はじめにのSadoGeoClubメンバーが「知られざる佐渡~ジオの魅力~」と題し、代表の中学生3人が夏休みを利用し現地調査などの7回の活動を踏まえた報告を行いました。
SadoGeoClubの発表「佐渡島はもともと海底に沈んでいました。長い時間をかけて海底が持ち上がり1,000mを超える山となりました。その隆起量は4,000mにもなり、富士山の高さを超えます。」

SadoGeoClubの発表「佐渡島はこの図のように海底が横から圧縮され、大地が押し上げられて島になりました。このような隆起運動は大昔から現在までずっと続き、大佐渡山地のような高い山ができました。」
また、通常2,000m級の山にしか見られない高山植物が標高1,172mの金北山に生息している理由など、調査し驚いた内容を発表しました。
ジオパーク推進指導員の相田満久さんは、国の天然記念物に指定される、相川地区平根崎海岸にある円形の穴「波食甌穴群」の研究を報告しました。

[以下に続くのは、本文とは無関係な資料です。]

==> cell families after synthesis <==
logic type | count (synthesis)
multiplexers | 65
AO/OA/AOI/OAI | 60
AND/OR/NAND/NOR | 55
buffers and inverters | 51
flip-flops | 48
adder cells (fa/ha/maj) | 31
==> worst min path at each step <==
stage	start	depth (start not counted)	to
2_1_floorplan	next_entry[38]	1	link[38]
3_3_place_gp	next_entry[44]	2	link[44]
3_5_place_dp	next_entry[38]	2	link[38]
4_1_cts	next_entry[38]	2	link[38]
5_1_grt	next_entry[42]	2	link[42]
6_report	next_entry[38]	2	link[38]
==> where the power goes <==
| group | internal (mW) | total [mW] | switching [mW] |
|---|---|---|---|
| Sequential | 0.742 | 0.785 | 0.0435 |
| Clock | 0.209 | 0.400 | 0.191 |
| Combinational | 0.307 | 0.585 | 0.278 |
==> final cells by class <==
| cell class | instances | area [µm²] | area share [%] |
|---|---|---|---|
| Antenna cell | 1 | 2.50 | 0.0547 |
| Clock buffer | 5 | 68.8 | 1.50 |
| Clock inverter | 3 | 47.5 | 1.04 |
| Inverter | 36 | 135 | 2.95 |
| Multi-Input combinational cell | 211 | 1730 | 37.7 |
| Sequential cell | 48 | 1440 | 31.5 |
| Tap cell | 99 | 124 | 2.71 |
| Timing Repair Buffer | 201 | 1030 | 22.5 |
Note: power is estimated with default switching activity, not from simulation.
<file path="config.mk">
export PLATFORM = sky130hd
export DESIGN_NAME = twcr_div
export DESIGN_NICKNAME = d
export VERILOG_FILES = /design/src/sv/twcr_pkg.sv /design/src/sv/twcr_div.sv
export SDC_FILE = /design/constraint.sdc
export NUM_CORES = 1
export LEC_CHECK = 0
export BUFFER_PORTS_ARGS = -buffer_cell sky130_fd_sc_hd__buf_4
export CORE_ASPECT_RATIO = 1.25
export CORE_UTILIZATION = 35
export DETAILED_ROUTE_END_ITERATION = 16
export SETUP_SLACK_MARGIN = 0.2
export SKIP_CTS_REPAIR_TIMING = 1
export SYNTH_ARGS = -nofsm -noshare
export SYNTH_HDL_FRONTEND = slang
export SYNTH_SLANG_ARGS = --single-unit
</file>
<file path="constraint.sdc">
create_clock -name clk_i -period 5.1 [get_ports clk_i]
set_clock_uncertainty 0.2 [all_clocks]
set_input_delay 0.51 -clock clk_i [delete_from_list [all_inputs] [get_ports clk_i]]
set_output_delay 0.51 -clock clk_i [all_outputs]
set_load 0.01 [all_outputs]
</file>
`config.mk`:
```
export PLATFORM = sky130hd
export DESIGN_NAME = srbd_send_chain
export DESIGN_NICKNAME = d
export VERILOG_FILES = /design/src/assert_macros.svh /design/src/srbd_pkg.sv /design/src/srbd_send_chain.sv
export SDC_FILE = /design/constraint.sdc
export NUM_CORES = 1
export LEC_CHECK = 0
export ABC_CLOCK_PERIOD_IN_PS = 2800
export BUFFER_PORTS_ARGS = -buffer_cell sky130_fd_sc_hd__buf_4
export CELL_PAD_IN_SITES_DETAIL_PLACEMENT = 1
export CELL_PAD_IN_SITES_GLOBAL_PLACEMENT = 1
export CORE_AREA = 2 2 325 327
export DETAILED_ROUTE_END_ITERATION = 16
export DIE_AREA = 0 0 327 329
export PLACE_DENSITY_LB_ADDON = 0.12
export REMOVE_ABC_BUFFERS = 1
export SLEW_MARGIN = 5
export SYNTH_ARGS = -nofsm -noshare
export SYNTH_HDL_FRONTEND = slang
export SYNTH_SLANG_ARGS = --single-unit
```
`constraint.sdc`:
```
create_clock -name vclk -period 2.8
set_input_delay 0.28 -clock vclk [all_inputs]
set_output_delay 0.28 -clock vclk [all_outputs]
set_load 0.01 [all_outputs]
```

波食甌穴(はしょくおうけつ)とは、岩石面の小さなくぼみに入った小石などが波で動き、岩を削り出来た穴です。平根崎海岸の波食甌穴群は、およそ500mにわたり直径数十センチから巨大なもので直径2mのものや深さ3mに及ぶ穴が78個あり、国内最大規模で数の多さでは世界有数の場所です。
相田さんは、穴の出来方や位置関係の違いから、平根崎の甌穴群は2つのグループに分けられ、別の時代に穴が形成されたと想定。海水面の高さの変動時期などと照らし合わせ、おおよその形成年代を特定しました。
そして、そのことから6千から5千年前の縄文時代は、現在に比べて海面が5mほど高かったことや、その後寒冷化が進み海面が下がっていったことが想定され、気象変動をイメージできる貴重な場所だと研究結果を発表しました。

また、佐渡市や中魚沼郡津南町の学芸員が小木でも出土する縄文土器の材料に着目し、地域特有の砂の成分を調べることで縄文人の移動の足跡などがたどれるのではないかと大学や研究室など8機関で行う共同研究の過程を報告しました。
その他にも、2,500万年前、日本海誕生以前の土地に堆積しできた地層が残る相川地区関には、保存の良い多くの植物化石が見つかっていて、日本列島が大陸の一部だった時代の森林植生を示す証拠であり、佐渡は世界に誇る地質遺産が存在する島であるなど紹介されました。
訪れた人たちは佐渡が形成されるまでの地質の痕跡を通し、佐渡の魅力を学ぶ時間を過ごしていました。